Problem description:
The data should be printed again, exactly.

Raw data:
============================================================

This is an optimization exercise on Yosys and OpenROAD, whose aim is small area, a short achievable clock period and few clock cycles, not a production implementation.
Where RTL was checked, it was by simulation tests only, not by an equivalence proof against the original.
Power figures rest on the tool's default switching activity, not on a simulated workload.

// fdc_engine
module fdc_engine (
    input  wire        clk,
    input  wire        rst,
    input  wire        cmd_valid,
    output wire        cmd_ready,
    input  wire [31:0] cmd_word,
    input  wire [31:0] cmd_arg,
    input  wire        cmd_empty,
    input  wire        in_valid,
    output wire        in_ready,
    input  wire [7:0]  in_data,
    input  wire        in_last,
    output wire        out_valid,
    input  wire        out_ready,
    output wire [7:0]  out_data,
    output wire        done,
    output wire [7:0]  status
);
    localparam [7:0] OP_SETSTAFF = 8'h02;
    localparam [7:0] OP_RESET    = 8'h0A;
    localparam [7:0] OP_STUFF    = 8'h50;
    localparam [7:0] OP_UNSTUFF  = 8'h51;
    localparam [7:0] OP_MOD256   = 8'h60;
    localparam [7:0] OP_CRC16    = 8'h61;
    reg  [7:0]   cfg_esc;
    reg          cfg_en;
    wire [255:0] cfg_pat;
    reg        busy;          
    reg        idle;          
  ...
For scale: ~1,300 cells after synthesis.
make LEC_CHECK=0 CAP_MARGIN=20 CORE_MARGIN=2 CORE_UTILIZATION=40 PLACE_DENSITY=0.6 SETUP_SLACK_MARGIN=1.5 SLEW_MARGIN=20 SYNTH_HIERARCHICAL=1 finish   # period 3.6 ns
run.sh (not shown) runs the stock make flow with config.mk's settings and CLKGATE_MAP_FILE= SYNTH_SCRIPT=/design/flow/synth_recipe.tcl, a recipe that flattens the netlist after the stock synthesis.
The first run ran to the end with no violations.
Testbench counts at the start, summed over its fixed seeds: cycles 15,081.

============================================================

Written solution:
This is an optimization exercise on Yosys and OpenROAD, whose aim is small area, a short achievable clock period and few clock cycles, not a production implementation.
Where RTL was checked, it was by simulation tests only, not by an equivalence proof against the original.
Power figures rest on the tool's default switching activity, not on a simulated workload.

// fdc_engine
module fdc_engine (
    input  wire        clk,
    input  wire        rst,
    input  wire        cmd_valid,
    output wire        cmd_ready,
    input  wire [31:0] cmd_word,
    input  wire [31:0] cmd_arg,
    input  wire        cmd_empty,
    input  wire        in_valid,
    output wire        in_ready,
    input  wire [7:0]  in_data,
    input  wire        in_last,
    output wire        out_valid,
    input  wire        out_ready,
    output wire [7:0]  out_data,
    output wire        done,
    output wire [7:0]  status
);
    localparam [7:0] OP_SETSTAFF = 8'h02;
    localparam [7:0] OP_RESET    = 8'h0A;
    localparam [7:0] OP_STUFF    = 8'h50;
    localparam [7:0] OP_UNSTUFF  = 8'h51;
    localparam [7:0] OP_MOD256   = 8'h60;
    localparam [7:0] OP_CRC16    = 8'h61;
    reg  [7:0]   cfg_esc;
    reg          cfg_en;
    wire [255:0] cfg_pat;
    reg        busy;          
    reg        idle;          
  ...
For scale: ~1,300 cells after synthesis.
make LEC_CHECK=0 CAP_MARGIN=20 CORE_MARGIN=2 CORE_UTILIZATION=40 PLACE_DENSITY=0.6 SETUP_SLACK_MARGIN=1.5 SLEW_MARGIN=20 SYNTH_HIERARCHICAL=1 finish   # period 3.6 ns
run.sh (not shown) runs the stock make flow with config.mk's settings and CLKGATE_MAP_FILE= SYNTH_SCRIPT=/design/flow/synth_recipe.tcl, a recipe that flattens the netlist after the stock synthesis.
The first run ran to the end with no violations.
Testbench counts at the start, summed over its fixed seeds: cycles 15,081.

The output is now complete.